You are viewing a plain text version of this content. The canonical link for it is here.
Posted to derby-user@db.apache.org by Daniel Noll <da...@nuix.com> on 2008/02/04 00:08:33 UTC

Nested query in conjunction with ordering - unreasonably slow

Hi all.

I've been trying to determine the cause for a slowness in a certain query.  
I've managed to strip everything away and get to the core of what's making it 
slow, but I'd like to understand why.

The query is of this form:

  SELECT jobs.id AS id,
         jobs.name AS name,
         (SELECT COUNT(1) FROM jobitems
           WHERE jobitems.jobid = jobs.id) AS count
    FROM jobs
   ORDER BY jobs.name

This takes around 3000ms to complete if there are 200,000 rows in jobitems.

If I remove the "count" subquery, then it runs in 1ms.  If I remove the ORDER 
BY, it runs in 1ms.

There is only one row in jobs, thus I would expect the same performance 
whether I order it or not.  The PK on jobitems is (jobid,itemid); prior posts 
on this forum have led me to believe that this creates an implicit UNIQUE 
INDEX on (jobid,itemid) and also an implicit INDEX on (jobid).  Whether this 
is the case or not, creating an additional INDEX on (jobid) itself doesn't 
speed things up.

If I remove the count part and then execute it by itself, I get a total query 
time of 3ms for the two queries.  No nested query should take longer than it 
takes to execute its parts separately.

I discovered this issue on version 10.3.1.4 but it still performs the same way 
under version 10.3.2.1.

The obvious workaround is not to order by name and sort the results on the 
Java side.  But is there a way to rewrite this query that will make Derby 
happier?

Daniel

Re: Nested query in conjunction with ordering - unreasonably slow

Posted by Knut Anders Hatlen <Kn...@Sun.COM>.
Daniel Noll <da...@nuix.com> writes:

> Hi all.
>
> I've been trying to determine the cause for a slowness in a certain query.  
> I've managed to strip everything away and get to the core of what's making it 
> slow, but I'd like to understand why.
>
> The query is of this form:
>
>   SELECT jobs.id AS id,
>          jobs.name AS name,
>          (SELECT COUNT(1) FROM jobitems
>            WHERE jobitems.jobid = jobs.id) AS count
>     FROM jobs
>    ORDER BY jobs.name
>
> This takes around 3000ms to complete if there are 200,000 rows in jobitems.
>
> If I remove the "count" subquery, then it runs in 1ms.  If I remove the ORDER 
> BY, it runs in 1ms.
>
> There is only one row in jobs, thus I would expect the same performance 
> whether I order it or not.  The PK on jobitems is (jobid,itemid); prior posts 
> on this forum have led me to believe that this creates an implicit UNIQUE 
> INDEX on (jobid,itemid) and also an implicit INDEX on (jobid).  Whether this 
> is the case or not, creating an additional INDEX on (jobid) itself doesn't 
> speed things up.
>
> If I remove the count part and then execute it by itself, I get a total query 
> time of 3ms for the two queries.  No nested query should take longer than it 
> takes to execute its parts separately.
>
> I discovered this issue on version 10.3.1.4 but it still performs the
> same way under version 10.3.2.1.

It sounds like the optimizer is making a bad decision for some reason,
but I don't know why (perhaps the statistics are out of date? See
http://thread.gmane.org/gmane.comp.apache.db.derby.user/8100/focus=8101).
Since you seem to have a small reproducible test case for this problem,
it would be great if you could file a JIRA issue and upload one sql
script that creates the tables/indices and insert enough sample data to
show the problem, and one sql script that runs the different queries.
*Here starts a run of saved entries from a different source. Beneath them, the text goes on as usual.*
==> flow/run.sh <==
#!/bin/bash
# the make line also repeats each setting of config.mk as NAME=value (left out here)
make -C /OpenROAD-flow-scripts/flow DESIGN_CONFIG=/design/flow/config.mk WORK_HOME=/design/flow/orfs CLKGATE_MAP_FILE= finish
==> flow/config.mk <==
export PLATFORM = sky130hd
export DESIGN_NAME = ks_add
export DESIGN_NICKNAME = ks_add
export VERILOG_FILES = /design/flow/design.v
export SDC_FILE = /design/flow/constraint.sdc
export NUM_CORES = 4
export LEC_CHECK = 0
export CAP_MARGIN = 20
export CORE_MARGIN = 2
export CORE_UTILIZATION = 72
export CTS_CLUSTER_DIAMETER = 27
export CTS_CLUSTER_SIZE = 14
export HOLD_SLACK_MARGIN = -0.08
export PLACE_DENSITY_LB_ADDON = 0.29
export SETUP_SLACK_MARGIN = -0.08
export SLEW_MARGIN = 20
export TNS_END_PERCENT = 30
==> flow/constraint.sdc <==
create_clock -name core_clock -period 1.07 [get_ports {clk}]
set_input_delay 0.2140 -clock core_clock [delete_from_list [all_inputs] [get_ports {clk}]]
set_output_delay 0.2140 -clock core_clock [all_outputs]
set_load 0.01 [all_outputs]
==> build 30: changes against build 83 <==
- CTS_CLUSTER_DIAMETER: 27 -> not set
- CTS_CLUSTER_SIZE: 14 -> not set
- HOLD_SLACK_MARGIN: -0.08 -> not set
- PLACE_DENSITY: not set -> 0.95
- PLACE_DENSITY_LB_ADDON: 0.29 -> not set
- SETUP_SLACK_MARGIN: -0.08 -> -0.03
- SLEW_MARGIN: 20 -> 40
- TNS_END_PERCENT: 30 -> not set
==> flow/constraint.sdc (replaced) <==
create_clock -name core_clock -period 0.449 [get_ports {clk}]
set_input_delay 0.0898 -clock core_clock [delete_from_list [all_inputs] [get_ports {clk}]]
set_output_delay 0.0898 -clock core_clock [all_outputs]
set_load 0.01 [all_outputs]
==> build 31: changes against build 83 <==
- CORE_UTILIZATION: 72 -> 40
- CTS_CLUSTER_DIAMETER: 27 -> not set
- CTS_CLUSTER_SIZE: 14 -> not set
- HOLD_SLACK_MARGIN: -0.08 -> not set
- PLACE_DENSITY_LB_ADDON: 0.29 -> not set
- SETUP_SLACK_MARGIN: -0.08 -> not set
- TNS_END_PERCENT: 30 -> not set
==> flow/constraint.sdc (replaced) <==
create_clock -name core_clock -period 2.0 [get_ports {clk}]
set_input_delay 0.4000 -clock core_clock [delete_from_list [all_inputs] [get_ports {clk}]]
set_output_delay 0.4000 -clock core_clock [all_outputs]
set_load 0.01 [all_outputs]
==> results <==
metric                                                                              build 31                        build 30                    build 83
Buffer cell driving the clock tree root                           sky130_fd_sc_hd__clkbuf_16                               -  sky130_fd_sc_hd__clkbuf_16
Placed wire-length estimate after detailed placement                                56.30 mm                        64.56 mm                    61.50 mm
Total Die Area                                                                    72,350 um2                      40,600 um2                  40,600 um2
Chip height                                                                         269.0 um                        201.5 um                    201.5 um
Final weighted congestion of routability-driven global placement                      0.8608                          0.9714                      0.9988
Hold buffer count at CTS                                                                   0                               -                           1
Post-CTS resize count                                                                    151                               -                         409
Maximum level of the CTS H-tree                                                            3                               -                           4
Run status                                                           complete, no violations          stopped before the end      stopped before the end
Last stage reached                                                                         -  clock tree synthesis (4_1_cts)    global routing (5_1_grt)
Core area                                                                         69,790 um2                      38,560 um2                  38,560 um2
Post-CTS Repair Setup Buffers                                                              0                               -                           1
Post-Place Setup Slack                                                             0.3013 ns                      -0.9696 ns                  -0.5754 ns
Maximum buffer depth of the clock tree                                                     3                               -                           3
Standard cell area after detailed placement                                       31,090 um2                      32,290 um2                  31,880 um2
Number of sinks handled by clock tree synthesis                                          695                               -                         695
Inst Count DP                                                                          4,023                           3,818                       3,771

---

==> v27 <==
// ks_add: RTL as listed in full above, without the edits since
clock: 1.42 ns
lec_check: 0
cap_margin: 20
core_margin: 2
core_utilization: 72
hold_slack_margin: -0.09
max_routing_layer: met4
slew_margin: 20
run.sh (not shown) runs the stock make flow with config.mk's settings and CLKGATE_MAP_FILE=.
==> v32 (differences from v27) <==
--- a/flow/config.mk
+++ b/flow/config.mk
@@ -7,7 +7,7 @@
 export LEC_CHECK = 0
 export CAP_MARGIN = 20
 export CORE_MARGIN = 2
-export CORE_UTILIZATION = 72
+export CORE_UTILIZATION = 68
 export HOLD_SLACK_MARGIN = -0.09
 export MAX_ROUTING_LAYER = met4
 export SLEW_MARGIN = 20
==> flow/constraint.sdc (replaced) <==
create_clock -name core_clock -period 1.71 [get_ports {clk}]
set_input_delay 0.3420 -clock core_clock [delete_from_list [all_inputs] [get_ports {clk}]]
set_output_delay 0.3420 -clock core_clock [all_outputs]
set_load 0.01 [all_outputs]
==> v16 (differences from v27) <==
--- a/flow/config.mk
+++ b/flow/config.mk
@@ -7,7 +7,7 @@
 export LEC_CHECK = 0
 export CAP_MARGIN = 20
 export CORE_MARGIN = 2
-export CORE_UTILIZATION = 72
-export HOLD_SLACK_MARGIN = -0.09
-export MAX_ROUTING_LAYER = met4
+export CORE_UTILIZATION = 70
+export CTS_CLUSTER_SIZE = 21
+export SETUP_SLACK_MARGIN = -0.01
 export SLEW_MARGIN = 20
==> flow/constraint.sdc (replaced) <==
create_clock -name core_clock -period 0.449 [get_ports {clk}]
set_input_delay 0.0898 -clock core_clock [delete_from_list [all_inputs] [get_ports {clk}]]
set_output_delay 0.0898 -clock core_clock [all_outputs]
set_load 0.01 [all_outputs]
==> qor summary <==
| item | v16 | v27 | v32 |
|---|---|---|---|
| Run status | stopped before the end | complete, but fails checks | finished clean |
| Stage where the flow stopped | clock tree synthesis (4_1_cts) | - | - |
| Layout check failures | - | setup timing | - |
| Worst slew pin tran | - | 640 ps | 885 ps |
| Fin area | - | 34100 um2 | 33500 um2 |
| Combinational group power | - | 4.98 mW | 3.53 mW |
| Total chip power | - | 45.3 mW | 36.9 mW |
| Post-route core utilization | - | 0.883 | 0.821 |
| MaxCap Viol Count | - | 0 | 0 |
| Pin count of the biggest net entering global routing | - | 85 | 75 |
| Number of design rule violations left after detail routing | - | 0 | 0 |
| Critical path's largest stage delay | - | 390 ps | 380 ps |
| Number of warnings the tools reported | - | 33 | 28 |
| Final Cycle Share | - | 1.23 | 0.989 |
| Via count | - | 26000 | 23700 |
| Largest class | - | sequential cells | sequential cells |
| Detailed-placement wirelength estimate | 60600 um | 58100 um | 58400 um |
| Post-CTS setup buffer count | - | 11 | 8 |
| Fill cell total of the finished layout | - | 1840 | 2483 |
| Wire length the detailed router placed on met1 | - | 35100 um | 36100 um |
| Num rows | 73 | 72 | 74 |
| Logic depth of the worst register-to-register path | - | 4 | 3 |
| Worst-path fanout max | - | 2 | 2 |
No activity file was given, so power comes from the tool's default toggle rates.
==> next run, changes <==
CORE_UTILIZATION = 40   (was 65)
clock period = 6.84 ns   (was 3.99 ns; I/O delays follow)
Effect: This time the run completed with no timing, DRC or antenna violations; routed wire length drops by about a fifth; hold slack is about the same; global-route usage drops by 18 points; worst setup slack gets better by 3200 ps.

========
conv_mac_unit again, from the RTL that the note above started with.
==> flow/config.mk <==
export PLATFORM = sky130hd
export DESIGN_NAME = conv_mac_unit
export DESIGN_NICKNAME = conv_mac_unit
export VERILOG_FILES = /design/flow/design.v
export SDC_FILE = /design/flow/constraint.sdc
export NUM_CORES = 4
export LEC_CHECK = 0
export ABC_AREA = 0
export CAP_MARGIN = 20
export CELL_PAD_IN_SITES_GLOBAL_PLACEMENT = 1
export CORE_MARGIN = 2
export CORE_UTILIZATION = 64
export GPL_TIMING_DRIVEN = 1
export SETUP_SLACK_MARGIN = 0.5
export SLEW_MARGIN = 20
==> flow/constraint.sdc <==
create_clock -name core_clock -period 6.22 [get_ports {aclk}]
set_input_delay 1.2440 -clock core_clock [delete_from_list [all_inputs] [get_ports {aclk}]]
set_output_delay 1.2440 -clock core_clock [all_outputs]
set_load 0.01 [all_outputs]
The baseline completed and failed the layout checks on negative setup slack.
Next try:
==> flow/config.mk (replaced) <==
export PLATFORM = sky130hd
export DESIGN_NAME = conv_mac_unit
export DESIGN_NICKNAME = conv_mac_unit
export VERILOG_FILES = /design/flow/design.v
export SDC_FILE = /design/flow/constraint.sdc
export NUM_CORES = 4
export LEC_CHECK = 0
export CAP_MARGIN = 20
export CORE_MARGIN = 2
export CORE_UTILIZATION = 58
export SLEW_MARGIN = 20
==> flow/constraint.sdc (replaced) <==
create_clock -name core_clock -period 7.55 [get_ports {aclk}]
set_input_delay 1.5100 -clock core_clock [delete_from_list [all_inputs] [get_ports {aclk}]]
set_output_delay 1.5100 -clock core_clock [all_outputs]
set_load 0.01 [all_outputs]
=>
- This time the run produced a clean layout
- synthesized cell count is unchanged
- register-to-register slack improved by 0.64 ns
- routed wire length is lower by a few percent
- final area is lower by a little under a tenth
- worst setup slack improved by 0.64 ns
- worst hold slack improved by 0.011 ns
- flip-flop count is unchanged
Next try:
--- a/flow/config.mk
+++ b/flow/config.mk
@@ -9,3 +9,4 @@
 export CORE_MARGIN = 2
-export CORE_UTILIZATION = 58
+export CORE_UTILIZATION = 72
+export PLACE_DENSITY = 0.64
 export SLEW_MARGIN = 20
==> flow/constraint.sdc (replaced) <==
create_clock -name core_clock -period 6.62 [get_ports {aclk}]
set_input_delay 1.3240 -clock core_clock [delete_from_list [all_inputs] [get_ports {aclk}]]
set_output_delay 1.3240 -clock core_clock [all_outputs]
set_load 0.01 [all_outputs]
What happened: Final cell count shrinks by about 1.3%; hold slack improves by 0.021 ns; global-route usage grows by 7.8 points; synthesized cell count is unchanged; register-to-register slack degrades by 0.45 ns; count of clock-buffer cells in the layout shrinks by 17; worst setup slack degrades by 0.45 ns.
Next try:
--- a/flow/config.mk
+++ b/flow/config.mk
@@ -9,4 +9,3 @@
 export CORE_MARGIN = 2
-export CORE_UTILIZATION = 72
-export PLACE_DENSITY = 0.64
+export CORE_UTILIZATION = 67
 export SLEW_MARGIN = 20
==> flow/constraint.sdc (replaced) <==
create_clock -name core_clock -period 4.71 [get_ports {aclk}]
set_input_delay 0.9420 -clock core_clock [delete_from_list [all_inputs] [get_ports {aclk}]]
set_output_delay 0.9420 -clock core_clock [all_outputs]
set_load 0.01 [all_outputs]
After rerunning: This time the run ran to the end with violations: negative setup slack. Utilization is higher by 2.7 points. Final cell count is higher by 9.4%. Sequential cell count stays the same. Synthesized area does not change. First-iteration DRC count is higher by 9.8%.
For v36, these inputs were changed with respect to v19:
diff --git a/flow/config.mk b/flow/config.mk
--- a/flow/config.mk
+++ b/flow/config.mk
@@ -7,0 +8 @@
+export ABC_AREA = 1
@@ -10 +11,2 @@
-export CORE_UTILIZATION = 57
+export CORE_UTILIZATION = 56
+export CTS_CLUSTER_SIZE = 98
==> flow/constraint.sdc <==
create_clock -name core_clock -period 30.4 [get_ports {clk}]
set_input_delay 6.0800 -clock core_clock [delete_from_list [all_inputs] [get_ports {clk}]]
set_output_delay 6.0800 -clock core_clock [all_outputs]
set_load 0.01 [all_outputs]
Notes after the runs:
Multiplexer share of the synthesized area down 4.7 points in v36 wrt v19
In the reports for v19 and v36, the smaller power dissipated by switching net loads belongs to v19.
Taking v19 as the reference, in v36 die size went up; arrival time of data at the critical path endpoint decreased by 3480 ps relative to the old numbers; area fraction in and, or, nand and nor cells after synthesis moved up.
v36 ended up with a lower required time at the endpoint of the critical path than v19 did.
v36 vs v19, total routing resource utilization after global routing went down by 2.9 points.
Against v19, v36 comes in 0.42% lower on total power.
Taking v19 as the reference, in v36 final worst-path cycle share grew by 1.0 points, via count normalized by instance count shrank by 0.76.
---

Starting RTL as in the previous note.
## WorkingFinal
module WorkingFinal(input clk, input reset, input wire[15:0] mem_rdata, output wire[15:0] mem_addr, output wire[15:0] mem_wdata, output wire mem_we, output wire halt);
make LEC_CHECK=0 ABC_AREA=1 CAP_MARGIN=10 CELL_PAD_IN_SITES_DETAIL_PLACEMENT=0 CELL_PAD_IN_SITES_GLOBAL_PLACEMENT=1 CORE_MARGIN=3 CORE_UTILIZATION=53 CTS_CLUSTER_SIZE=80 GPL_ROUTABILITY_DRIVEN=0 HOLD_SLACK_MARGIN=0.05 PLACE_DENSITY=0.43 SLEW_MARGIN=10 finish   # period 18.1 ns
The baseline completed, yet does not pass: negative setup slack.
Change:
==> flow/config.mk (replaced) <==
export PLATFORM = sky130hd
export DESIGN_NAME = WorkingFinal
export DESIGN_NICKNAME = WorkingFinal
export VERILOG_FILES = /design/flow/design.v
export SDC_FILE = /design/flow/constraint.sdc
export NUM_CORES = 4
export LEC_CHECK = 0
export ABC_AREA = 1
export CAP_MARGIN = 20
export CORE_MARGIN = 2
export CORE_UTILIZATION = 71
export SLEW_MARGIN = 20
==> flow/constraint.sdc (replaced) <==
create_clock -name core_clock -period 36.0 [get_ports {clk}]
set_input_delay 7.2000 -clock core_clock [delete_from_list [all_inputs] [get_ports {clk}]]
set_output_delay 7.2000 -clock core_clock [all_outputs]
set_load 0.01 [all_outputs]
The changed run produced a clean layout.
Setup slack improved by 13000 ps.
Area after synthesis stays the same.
## BreakoutControl
module BreakoutControl(clk_50, strt, rst, L, R, tick, color, pix_x, pix_y, ball_x, ball_y, pad_x, bricks, win, lose);
For scale: about 2000 cells after synthesis, about 240 flip-flops, ~17000 um2 of cells after synthesis.
export LEC_CHECK = 0
export CAP_MARGIN = 20
export CORE_MARGIN = 2
export CORE_UTILIZATION = 59
export CTS_CLUSTER_SIZE = 41
export SETUP_SLACK_MARGIN = -0.65
export SLEW_MARGIN = 20
create_clock -name core_clock -period 6.76 [get_ports {clk_50}]
run.sh (not shown) runs the stock make flow with config.mk's settings and CLKGATE_MAP_FILE=.
The baseline ran to the end with no violations.
Next try:
- CORE_UTILIZATION: 59 -> 72
- CTS_CLUSTER_DIAMETER: unset -> 30
- CTS_CLUSTER_SIZE: 41 -> 26
- SETUP_SLACK_MARGIN: -0.65 -> unset
- clock period: 6.76 -> 3.4 ns (I/O delays scaled with it)
Result: The new run finished but failed the layout checks on setup timing. Cell area grows by 11%. Die area is lower by 18%. Critical path depth is lower by 1. First-iteration DRC count increases by 110%. Fmax increases by 21%. Area after synthesis is unchanged. Sequential power grows by 77%. Routed wire length rose by about 30%. Non-clock buffer count rose by 136.
Next try:
- ABC_AREA: unset -> 1
- CORE_ASPECT_RATIO: unset -> 1.42
- CTS_CLUSTER_DIAMETER: 30 -> 366
- CTS_CLUSTER_SIZE: 26 -> 10
- TNS_END_PERCENT: unset -> 5
- clock period: 3.4 -> 2.64 ns (I/O delays scaled with it)
Result: The new run finished but fails on setup timing; via count came out higher by a little under a tenth; design area came out higher by a few percent; worst hold slack improves by 0.29 ns; maximum frequency came out higher by about a fifth; area after synthesis came out higher by a few percent; clock-buffer cell count came out lower by 2; routed wire length came out lower slightly; sequential share of layout area came out lower by 0.91 points.
Next try:
- CORE_ASPECT_RATIO: 1.42 -> unset
- CTS_CLUSTER_DIAMETER: 366 -> 91
- CTS_CLUSTER_SIZE: 10 -> 25
- PLACE_DENSITY_LB_ADDON: unset -> 0.26
- SETUP_SLACK_MARGIN: unset -> 0.83
- clock period: 2.64 -> 3.14 ns (I/O delays scaled with it)
What happened: The new run reached the layout checks and failed them: setup timing. Power shrinks by 25%. Final area shrinks by 5.4%. Cell count shrinks by 3.8%.
Next try:
- HOLD_SLACK_MARGIN: unset -> 0.28
- SETUP_SLACK_MARGIN: 0.83 -> 0.77
- TNS_END_PERCENT: 5 -> unset
- clock period: 3.14 -> 2.64 ns (I/O delays scaled with it)
The new run died in global routing with DPL-0038.
Die size is unchanged.
Synthesized cell count is unchanged.
Synthesized area does not change.


try-ember:
Starting RTL as in the previous note.
==> flow/design.v (excerpt) <==
module BreakoutControl(clk_50, strt, rst, L, R, tick, color, pix_x, pix_y, ball_x, ball_y, pad_x, bricks, win, lose);
input clk_50;
input strt, rst, L, R;
input tick;
output [2:0] color;
output [8:0] pix_x;
output [7:0] pix_y;
output [9:0] ball_x;
output [9:0] ball_y;
output [9:0] pad_x;
output [15:0] bricks;
output win, lose;
parameter 
Start = 4'd0,
Play = 4'd1,
Win = 4'd2,
Lose = 4'd3,
block1x = 10'd1,
block1y = 10'd50,
block2x = 10'd41,
block2y = 10'd50,
block3x = 10'd81,
block3y = 10'd50,
block4x = 10'd121,
block4y = 10'd50,
block5x = 10'd161,
block5y = 10'd50,
block6x = 10'd201,
block6y = 10'd50,
block7x = 10'd241,
block7y = 10'd50,
block8x = 10'd281,
block8y = 10'd50,
block9x = 10'd1,
block9y = 10'd19,
block10x = 10'd41,
block10y = 10'd19,
block11x = 10'd81,
block11y = 10'd19,
block12x = 10'd121,
block12y = 10'd19,
block13x = 10'd161,
block13y = 10'd19,
block14x = 10'd201,
block14y = 10'd19,
block15x = 10'd241,
block15y = 10'd19,
block16x = 10'd281,
block16y = 10'd19;
wire [2:0] color;
reg [3:0] S,NS;
reg W, done, start_state, ph25; 
reg [9:0] x, y;
wire [9:0] ballx, bally, padx, pady;
wire [2:0] PadAng;
wire padcol, topbotcol, LRcol, topbotcol2, LRcol2, topbotcol3, LRcol3, topbotcol4, LRcol4, topbotcol5, LRcol5, topbotcol6, LRcol6, topbotcol7, LRcol7, topbotcol8, LRcol8, topbotcol9, LRcol9, topbotcol10, LRcol10, topbotcol11, LRcol11, topbotcol12, LRcol12, topbotcol13, LRcol13, topbotcol14, LRcol14, topbotcol15, LRcol15, topbotcol16, LRcol16, ceilingcol, walcol, Lo;
wire Hit1, Hit2, Hit3, Hit4, Hit5, Hit6, Hit7, Hit8, Hit9, Hit10, Hit11, Hit12, Hit13, Hit14, Hit15, Hit16;
wire clk60;
assign clk60 = tick;
  ...
export LEC_CHECK = 0
export ABC_AREA = 1
export CAP_MARGIN = 10
export CORE_MARGIN = 2
export CORE_UTILIZATION = 72
export CTS_CLUSTER_DIAMETER = 55
export CTS_CLUSTER_SIZE = 41
export GPL_ROUTABILITY_DRIVEN = 0
export HOLD_SLACK_MARGIN = -0.07
export MAX_ROUTING_LAYER = met5
export PLACE_DENSITY = 0.42
export SETUP_SLACK_MARGIN = -0.12
export SLEW_MARGIN = 20
create_clock -name core_clock -period 2.64 [get_ports {clk_50}]
What the final checks of try-ember revealed, after a flow that finished every stage, was a layout that fails on negative hold slack, negative setup slack.
The following lists how try-maple was set up differently from try-ember:
Settings: PLACE_DENSITY_LB_ADDON newly set to 0.0; CTS_CLUSTER_DIAMETER removed (was 55); GPL_ROUTABILITY_DRIVEN changed from 0 to 1; PLACE_DENSITY removed (was 0.42); HOLD_SLACK_MARGIN removed (was -0.07); SETUP_SLACK_MARGIN removed (was -0.12); ABC_AREA removed (was 1); the clock period (ns, I/O delays scaled along) changed from 2.64 to 2.35.
try-maple did not finish: a tool error stopped it during 4_1_cts.
try-ember finished all stages; however, its layout fails the closing checks, the failures being negative hold slack, negative setup slack.
When try-maple is measured against try-ember, its die span in x turns out 2.9% lower.
Looking at synthesized-area fraction occupied by adder cells, try-maple sits above try-ember.
Going from try-ember to try-maple, core outline area lost about 6.5%; number of flip-flops and latches in the synthesized netlist was more or less identical; standard-cell row count lost 2; pre-placement core utilization went up.
Die area improves in try-maple relative to try-ember.
Largest non-sequential cell family by area: AND-OR/OR-AND gates -> try-maple, simple AND/OR/NAND/NOR gates -> try-ember
For the half-perimeter wire length after placement, try-maple came in 6.4% higher than try-ember did.
Compared try-maple vs try-ember, and proportion of synthesized chip area in sequential cells is up in try-maple.
try-maple vs try-ember on synthesized cell count: try-maple is the lower one.
> inputs changed (try-maple -> try-sierra)
Settings: CAP_MARGIN now 5, was 10; CTS_CLUSTER_DIAMETER now 61, previously not set; PLACE_DENSITY_LB_ADDON now 0.04, was 0.0; CORE_UTILIZATION now 52, was 72; the clock period (ns, I/O delays scaled along) now 2.94, was 2.35.
==> comparison <==
- try-sierra completed end to end; final checks failed (negative setup slack).
- Changes observed in try-sierra relative to try-maple: compound-cell area share of the yosys netlist essentially unchanged; number of placement rows shows an increase of 18%; cell area after synthesis comparable; chip area from the yosys synthesis statistics roughly the same.
- Measured against try-maple, the area of the core of try-sierra comes out at 1.4 times the reference value.
- Summary of try-sierra over try-maple: die area now sits higher, port buffer count comparable, final HPWL from detailed placement fell about 10%, number of cells in the design after placement went down by 24.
> The obvious workaround is not to order by name and sort the results on the 
> Java side.  But is there a way to rewrite this query that will make Derby 
> happier?

I don't know if it makes Derby happier, but I think this query does the
same thing without the nested query:

SELECT jobs.id, jobs.name, count(*) FROM jobs, jobitems
    WHERE jobs.id = jobitems.jobid
    GROUP BY jobs.id, jobs.name
    ORDER BY jobs.name

-- 
Knut Anders